Favorite Places

 Rocky Mountain National Park

My family and I have been taking summer trips to the Rockies to camp, hike, and escape the Texas heat since I was a child. I've got plenty of favorite places up there, but a couple of the best are Bierstadt Lake (named after Albert Bierstadt, some of whose paintings are housed in the Fred Jones Jr Museum) and Loch Vale both of which are excellent not only for the destination, but the hike there. Loch Vale is especially rewarding as you follow an icy spring up to the glacial lake that is the Loch, just below the alpine threshold.

Bierstadt Lake at Dawn by photographer John Naschinski. Source: Colorado Photo Source

The Loch by photographer John Naschinski. Source: Colorado Photo Source

Minamiaizu, Japan

In tenth grade my high school was selected by the Japanese International Cooperation Center (JICE) to send a delegation of students as "Goodwill Ambassadors" as part of a program working to foster better Japanese/American relations. I had the good fortune of being one of the students selected by the school administration to attend. In addition to our time spent in Tokyo, we also spent about a week with a host family in a small town in Fukushima called Minamiaizu where we hung out with the local teenagers and participated in the fall rice harvest, which brings me in a roundabout way to my point, which is I have never seen such a beautiful array of yellows and greens and oranges and reds as the trees which covered the mountains changed their fall colors.

(Personal Photo, view from the road outside our host house)

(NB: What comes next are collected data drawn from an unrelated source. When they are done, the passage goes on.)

`src/rtl/fifo_wr_arbiter.sv`:
```
// Round-robin burst arbiter sharing one FIFO write port among N_REQ producers.
// Optional macro FIFO_WR_ARB_AF_THROTTLE_EN restricts arbitration to requester 0 while almost full.
module fifo_wr_arbiter #(
    parameter int N_REQ      = 4,
    parameter int DATA_WIDTH = 8,
    parameter int MAX_BURST  = 4
) (
    input  logic                          clk,
    input  logic                          arst_n,
    input  logic [N_REQ-1:0]              req,
    input  logic [N_REQ*DATA_WIDTH-1:0]   req_data,
    output logic [N_REQ-1:0]              gnt,
    output logic                          fifo_wr_en,
    output logic [DATA_WIDTH-1:0]         fifo_wr_data,
    input  logic                          fifo_full,
    input  logic                          fifo_almost_full,
    output logic [$clog2(N_REQ)-1:0]      owner_id,
    output logic                          busy
);

    localparam int ID_W = $clog2(N_REQ);
    localparam int IW1  = ID_W + 1;
    localparam int BC_W = $clog2(MAX_BURST) + 1;

    typedef enum logic [0:0] {
        ST_IDLE  = 1'b0,
        ST_BURST = 1'b1
    } state_t;

    state_t                 state_r, state_s;
    logic [ID_W-1:0]        owner_id_r, owner_id_s;
    logic [ID_W-1:0]        rr_ptr_r, rr_ptr_s;
    logic [BC_W-1:0]        beat_cnt_r, beat_cnt_s;

    logic [N_REQ-1:0]       arb_req_s;
    logic [ID_W-1:0]        pick_s;
    logic                   pick_vld_s;
    logic [IW1-1:0]         idx_s;
    logic                   owner_req_s;
    logic                   accept_s;
    logic                   af_cut_s;
    logic [N_REQ-1:0]       gnt_s;
    logic                   wr_en_s;
    logic [DATA_WIDTH-1:0]  wr_data_s;

`ifdef FIFO_WR_ARB_AF_THROTTLE_EN
    // Almost-full narrows arbitration to the control channel and cuts other bursts short
    always_comb begin
        if (fifo_almost_full) begin
            arb_req_s = {{(N_REQ-1){1'b0}}, req[0]};
        end else begin
            arb_req_s = req;
        end
        af_cut_s = fifo_almost_full && (owner_id_r != {ID_W{1'b0}});
    end
`else
    logic unused_af_s;
    assign unused_af_s = fifo_almost_full;

    // Plain round-robin: almost-full has no influence
    always_comb begin
        arb_req_s = req;
        af_cut_s  = 1'b0;
    end
`endif

    // Rotating priority pick: scanning downward lets the lowest offset from rr_ptr win
    always_comb begin
        pick_vld_s = 1'b0;
        pick_s     = {ID_W{1'b0}};
        idx_s      = {IW1{1'b0}};
        for (int i = N_REQ - 1; i >= 0; i--) begin
            idx_s = {1'b0, rr_ptr_r} + IW1'(i);
            if (idx_s >= IW1'(N_REQ)) begin
                idx_s = idx_s - IW1'(N_REQ);
            end else begin
                idx_s = idx_s;
            end
            if (arb_req_s[idx_s[ID_W-1:0]]) begin
                pick_vld_s = 1'b1;
                pick_s     = idx_s[ID_W-1:0];
            end else begin
                pick_vld_s = pick_vld_s;
            end
        end
    end

    assign owner_req_s = req[owner_id_r];
    assign accept_s    = (state_r == ST_BURST) && owner_req_s && !fifo_full;

    // Next-state logic plus the combinational beat accept onto the write port
    always_comb begin
        state_s    = state_r;
        owner_id_s = owner_id_r;
        rr_ptr_s   = rr_ptr_r;
        beat_cnt_s = beat_cnt_r;
        gnt_s      = {N_REQ{1'b0}};
        wr_en_s    = 1'b0;
        wr_data_s  = {DATA_WIDTH{1'b0}};
        case (state_r)
            ST_IDLE: begin
                if (pick_vld_s) begin
                    owner_id_s = pick_s;
                    beat_cnt_s = {BC_W{1'b0}};
                    state_s    = ST_BURST;
                end else begin
                    state_s    = ST_IDLE;
                end
            end
            ST_BURST: begin
                if (accept_s) begin
                    gnt_s[owner_id_r] = 1'b1;
                    wr_en_s           = 1'b1;
                    wr_data_s         = req_data[owner_id_r*DATA_WIDTH +: DATA_WIDTH];
                    beat_cnt_s        = beat_cnt_r + {{(BC_W-1){1'b0}}, 1'b1};
                end else begin
                    beat_cnt_s        = beat_cnt_r;
                end
                if (!owner_req_s ||
                    (accept_s && ((beat_cnt_r == BC_W'(MAX_BURST - 1)) || af_cut_s))) begin
                    state_s = ST_IDLE;
                    if (owner_id_r == ID_W'(N_REQ - 1)) begin
                        rr_ptr_s = {ID_W{1'b0}};
                    end else begin
                        rr_ptr_s = owner_id_r + {{(ID_W-1){1'b0}}, 1'b1};
                    end
                end else begin
                    state_s = ST_BURST;
                end
            end
            default: begin
                state_s = ST_IDLE;
            end
        endcase
    end

    // State, ownership, rotation pointer and beat counter registers
    always_ff @(posedge clk or negedge arst_n) begin
        if (!arst_n) begin
            state_r    <= ST_IDLE;
            owner_id_r <= {ID_W{1'b0}};
            rr_ptr_r   <= {ID_W{1'b0}};
            beat_cnt_r <= {BC_W{1'b0}};
        end else begin
            state_r    <= state_s;
            owner_id_r <= owner_id_s;
            rr_ptr_r   <= rr_ptr_s;
            beat_cnt_r <= beat_cnt_s;
        end
    end

    assign gnt          = gnt_s;
    assign fifo_wr_en   = wr_en_s;
    assign fifo_wr_data = wr_data_s;
    assign owner_id     = owner_id_r;
    assign busy         = (state_r == ST_BURST);

endmodule

```
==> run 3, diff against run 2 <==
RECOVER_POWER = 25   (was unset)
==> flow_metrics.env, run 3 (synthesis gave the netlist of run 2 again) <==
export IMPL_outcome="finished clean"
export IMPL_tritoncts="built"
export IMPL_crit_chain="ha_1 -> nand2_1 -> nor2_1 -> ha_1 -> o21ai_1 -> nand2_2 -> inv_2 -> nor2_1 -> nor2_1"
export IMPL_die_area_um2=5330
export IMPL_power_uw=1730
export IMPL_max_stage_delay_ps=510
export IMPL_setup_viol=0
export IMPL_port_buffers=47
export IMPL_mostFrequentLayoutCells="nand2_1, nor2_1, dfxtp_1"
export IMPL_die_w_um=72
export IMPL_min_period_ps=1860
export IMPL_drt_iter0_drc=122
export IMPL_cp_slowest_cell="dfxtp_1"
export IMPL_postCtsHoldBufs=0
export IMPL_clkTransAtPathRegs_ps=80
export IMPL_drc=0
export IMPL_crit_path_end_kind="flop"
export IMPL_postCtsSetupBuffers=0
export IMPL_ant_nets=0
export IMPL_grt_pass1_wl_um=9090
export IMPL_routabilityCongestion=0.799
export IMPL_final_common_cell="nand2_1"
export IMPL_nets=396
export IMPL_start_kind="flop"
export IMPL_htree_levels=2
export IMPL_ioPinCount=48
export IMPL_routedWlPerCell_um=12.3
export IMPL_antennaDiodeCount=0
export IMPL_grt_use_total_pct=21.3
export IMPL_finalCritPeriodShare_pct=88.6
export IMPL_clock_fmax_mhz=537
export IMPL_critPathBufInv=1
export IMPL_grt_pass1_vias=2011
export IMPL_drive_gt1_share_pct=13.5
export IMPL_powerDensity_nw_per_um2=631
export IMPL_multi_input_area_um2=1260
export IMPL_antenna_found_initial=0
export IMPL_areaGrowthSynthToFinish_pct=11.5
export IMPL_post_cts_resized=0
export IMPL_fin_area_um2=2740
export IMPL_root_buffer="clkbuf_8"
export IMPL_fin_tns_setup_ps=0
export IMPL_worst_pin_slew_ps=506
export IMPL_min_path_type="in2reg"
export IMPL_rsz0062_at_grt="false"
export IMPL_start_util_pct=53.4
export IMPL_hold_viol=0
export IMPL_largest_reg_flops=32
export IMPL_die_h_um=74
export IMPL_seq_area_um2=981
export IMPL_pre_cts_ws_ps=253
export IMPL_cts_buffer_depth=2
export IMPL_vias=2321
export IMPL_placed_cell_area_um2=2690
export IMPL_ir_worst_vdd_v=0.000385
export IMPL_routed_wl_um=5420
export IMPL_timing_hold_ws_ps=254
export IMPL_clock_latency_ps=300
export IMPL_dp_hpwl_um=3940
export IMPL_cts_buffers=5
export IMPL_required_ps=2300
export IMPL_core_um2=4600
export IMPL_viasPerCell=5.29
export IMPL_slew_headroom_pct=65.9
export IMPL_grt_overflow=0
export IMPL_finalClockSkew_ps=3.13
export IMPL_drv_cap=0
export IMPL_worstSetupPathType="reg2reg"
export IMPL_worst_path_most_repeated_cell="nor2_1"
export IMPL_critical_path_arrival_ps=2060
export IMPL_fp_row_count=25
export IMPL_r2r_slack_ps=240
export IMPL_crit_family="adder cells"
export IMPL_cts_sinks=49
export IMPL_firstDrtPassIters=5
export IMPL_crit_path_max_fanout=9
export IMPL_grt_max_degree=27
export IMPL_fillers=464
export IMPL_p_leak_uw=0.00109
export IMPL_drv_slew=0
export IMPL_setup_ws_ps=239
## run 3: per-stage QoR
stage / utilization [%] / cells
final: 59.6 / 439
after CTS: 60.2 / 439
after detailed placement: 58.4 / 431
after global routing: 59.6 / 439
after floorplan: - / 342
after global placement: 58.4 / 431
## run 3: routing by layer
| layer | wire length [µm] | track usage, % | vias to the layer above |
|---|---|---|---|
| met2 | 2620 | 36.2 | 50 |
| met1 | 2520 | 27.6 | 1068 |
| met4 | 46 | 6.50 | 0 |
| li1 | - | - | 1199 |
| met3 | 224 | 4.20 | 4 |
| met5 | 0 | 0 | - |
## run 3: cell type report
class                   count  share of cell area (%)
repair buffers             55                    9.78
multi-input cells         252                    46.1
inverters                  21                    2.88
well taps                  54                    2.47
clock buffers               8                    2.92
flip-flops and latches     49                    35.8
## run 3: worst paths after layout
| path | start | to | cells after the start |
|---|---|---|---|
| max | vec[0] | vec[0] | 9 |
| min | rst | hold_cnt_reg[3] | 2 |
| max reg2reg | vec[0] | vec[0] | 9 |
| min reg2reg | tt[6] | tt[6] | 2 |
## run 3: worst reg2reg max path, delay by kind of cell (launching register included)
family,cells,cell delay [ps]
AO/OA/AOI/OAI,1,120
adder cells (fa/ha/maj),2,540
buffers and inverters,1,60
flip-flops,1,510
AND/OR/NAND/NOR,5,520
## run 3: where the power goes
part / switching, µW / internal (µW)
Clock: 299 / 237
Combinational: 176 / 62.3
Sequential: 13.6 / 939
<file path="src/rtl/gen_value_src.sv">
// gen_value_src -- parametrised burst value source.
//
// Purpose:
//   After a start pulse, emits a burst of BurstLen words on a valid/ready
//   stream. The word generator (zero, constant, counter, Galois LFSR, or an
//   all-ones error pattern) is chosen at elaboration by the Mode parameter.
//   Every burst restarts the generator from Seed.
//
// Ports:
//   clk        in   1      rising-edge clock
//   rst        in   1      synchronous active-high reset
//   start      in   1      begin a burst (sampled only while idle)
//   busy       out  1      high while a burst is running or finishing
//   out_valid  out  1      out_data holds a valid word
//   out_ready  in   1      consumer accepts the current word
//   out_data   out  Width  generated word (registered)
//   out_last   out  1      final word of the burst, qualified by out_valid
//   done       out  1      one-cycle pulse after the final transfer
//   err        out  1      constant 1 when Mode is unsupported
//   word_cnt   out  32     saturating count of transferred words
//                          (only when GEN_VALUE_SRC_WORD_CNT_EN is defined)
//
// Build option:
//   GEN_VALUE_SRC_WORD_CNT_EN -- adds the word_cnt output and its counter.

package gen_pkg;
  typedef enum logic [7:0] {
    ModeZero    = 8'd0,
    ModeConst   = 8'd1,
    ModeCount   = 8'd2,
    ModeLfsr    = 8'd3,
    ModeDefault = 8'd100
  } gen_mode_e;
endpackage

module gen_value_src #(
  parameter gen_pkg::gen_mode_e Mode     = gen_pkg::ModeCount,
  parameter int unsigned        Width    = 8,
  parameter int unsigned        BurstLen = 4,
  parameter logic [Width-1:0]   Seed     = Width'(1),
  parameter logic [31:0]        ConstVal = 32'hA5,
  parameter logic [31:0]        Taps     = 32'hB8
) (
  input  logic             clk,
  input  logic             rst,
  input  logic             start,
  output logic             busy,
  output logic             out_valid,
  input  logic             out_ready,
  output logic [Width-1:0] out_data,
  output logic             out_last,
  output logic             done,
  output logic             err
`ifdef GEN_VALUE_SRC_WORD_CNT_EN
  ,
  output logic [31:0]      word_cnt
`endif
);

  localparam int unsigned        BeatW    = $clog2(BurstLen + 1);
  localparam logic [BeatW-1:0]   LastBeat = BeatW'(BurstLen - 1);
  localparam logic [Width-1:0]   ConstW   = ConstVal[Width-1:0];
  localparam logic [Width-1:0]   TapsW    = Taps[Width-1:0];

  typedef enum logic [1:0] {
    StIdle,
    StRun,
    StDone
  } fsmState_e;

  fsmState_e        r_state;
  logic [BeatW-1:0] r_beat;
  logic [Width-1:0] r_data;
  logic             r_valid;
  logic             r_last;
  logic             r_busy;
  logic             r_done;

  logic [Width-1:0] w_loadVal;
  logic [Width-1:0] w_nextVal;
  logic             w_err;

  // Generator selection. w_loadVal is the word a burst (and reset) starts
  // from; w_nextVal is the word that follows the one currently presented.
  if (Mode == gen_pkg::ModeZero || Mode == gen_pkg::ModeDefault) begin : g_zero
    assign w_loadVal = '0;
    assign w_nextVal = '0;
    assign w_err     = 1'b0;
  end else if (Mode == gen_pkg::ModeConst) begin : g_const
    assign w_loadVal = ConstW;
    assign w_nextVal = ConstW;
    assign w_err     = 1'b0;
  end else if (Mode == gen_pkg::ModeCount) begin : g_count
    assign w_loadVal = Seed;
    assign w_nextVal = r_data + Width'(1);
    assign w_err     = 1'b0;
  end else if (Mode == gen_pkg::ModeLfsr) begin : g_lfsr
    // An all-zero LFSR state would lock up, so a zero seed loads 1.
    assign w_loadVal = (Seed == '0) ? Width'(1) : Seed;
    assign w_nextVal = (r_data >> 1) ^ (r_data[0] ? TapsW : '0);
    assign w_err     = 1'b0;
  end else begin : g_bad
    assign w_loadVal = '1;
    assign w_nextVal = '1;
    assign w_err     = 1'b1;
  end

  // Burst FSM. All stream outputs are registered here so nothing depends
  // combinationally on out_ready. out_last is precomputed for the beat that
  // will be presented next, which keeps it aligned with out_data.
  always_ff @(posedge clk) begin
    if (rst) begin
      r_state <= StIdle;
      r_beat  <= '0;
      r_data  <= w_loadVal;
      r_valid <= 1'b0;
      r_last  <= 1'b0;
      r_busy  <= 1'b0;
      r_done  <= 1'b0;
    end else begin
      case (r_state)
        StIdle: begin
          if (start) begin
            r_state <= StRun;
            r_beat  <= '0;
            r_data  <= w_loadVal;
            r_valid <= 1'b1;
            r_busy  <= 1'b1;
            r_last  <= (BurstLen == 1);
          end
        end
        StRun: begin
          if (r_valid && out_ready) begin
            r_data <= w_nextVal;
            if (r_last) begin
              r_state <= StDone;
              r_valid <= 1'b0;
              r_last  <= 1'b0;
              r_done  <= 1'b1;
            end else begin
              r_beat <= r_beat + BeatW'(1);
              r_last <= ((r_beat + BeatW'(1)) == LastBeat);
            end
          end
        end
        StDone: begin
          r_state <= StIdle;
          r_busy  <= 1'b0;
          r_done  <= 1'b0;
        end
        default: begin
          r_state <= StIdle;
          r_valid <= 1'b0;
          r_last  <= 1'b0;
          r_busy  <= 1'b0;
          r_done  <= 1'b0;
        end
      endcase
    end
  end

  assign busy      = r_busy;
  assign out_valid = r_valid;
  assign out_data  = r_data;
  assign out_last  = r_last;
  assign done      = r_done;
  assign err       = w_err;

`ifdef GEN_VALUE_SRC_WORD_CNT_EN
  logic [31:0] r_wordCnt;

  // Lifetime transfer counter; only reset clears it and it sticks at max.
  always_ff @(posedge clk) begin
    if (rst) begin
      r_wordCnt <= '0;
    end else if (r_valid && out_ready && (r_wordCnt != 32'hFFFF_FFFF)) begin
      r_wordCnt <= r_wordCnt + 32'd1;
    end
  end

  assign word_cnt = r_wordCnt;
`endif

endmodule

</file>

(Personal Photo, fog lying over the valley in the early morning)

New Mexico

Last but not least, New Mexico, specifically the area around Santa Fe, is another favorite spot of mine. I've been out camping and hiking in the Pecos wilderness outside Santa Fe more times than I can count, and all but one of them (an archaeological trip with OU's Dr Samuel Duwe) have been more or less spontaneous. The area is perfect for spontaneity: with some of the most National Forest land in the country, a trip to New Mexico costs little more than the price of food and gas (which isn't too much if you have some friends to car pool with). The land itself is stark and magnificent; standing on the plateaus or looking out across the desert and shrublands really puts into perspective the vastness of the Americas.

(Personal Photo, Pojoaque Pueblo, outside Santa Fe. Seems like it goes on forever)

(Personal Photo, somewhere off of US 84. I bet geologists would love this stratigraphy)

(Personal Photo, The Rio Grande. Makes me sad to think about what it must've been like before the dams)

Comments

  1. Wow, Lewis, this is WONDERFUL... you are not the first person to have mentioned the Rockies this semester (although I learned something new from you: Albert Bierstadt in the FJJMA!)... but you are certainly the first person to mention Minamiaizu, Japan. Maybe you will want to do a Japanese project for this class! (We have some Japanese units coming up in the UnTextbook as you'll see later: Asian reading units). As for Santa Fe, I would move to New Mexico in a heartbeat, but my husband does not share my love of the southwestern landscape (I grew up in Tucson)... thank you for sharing all the beautiful photos!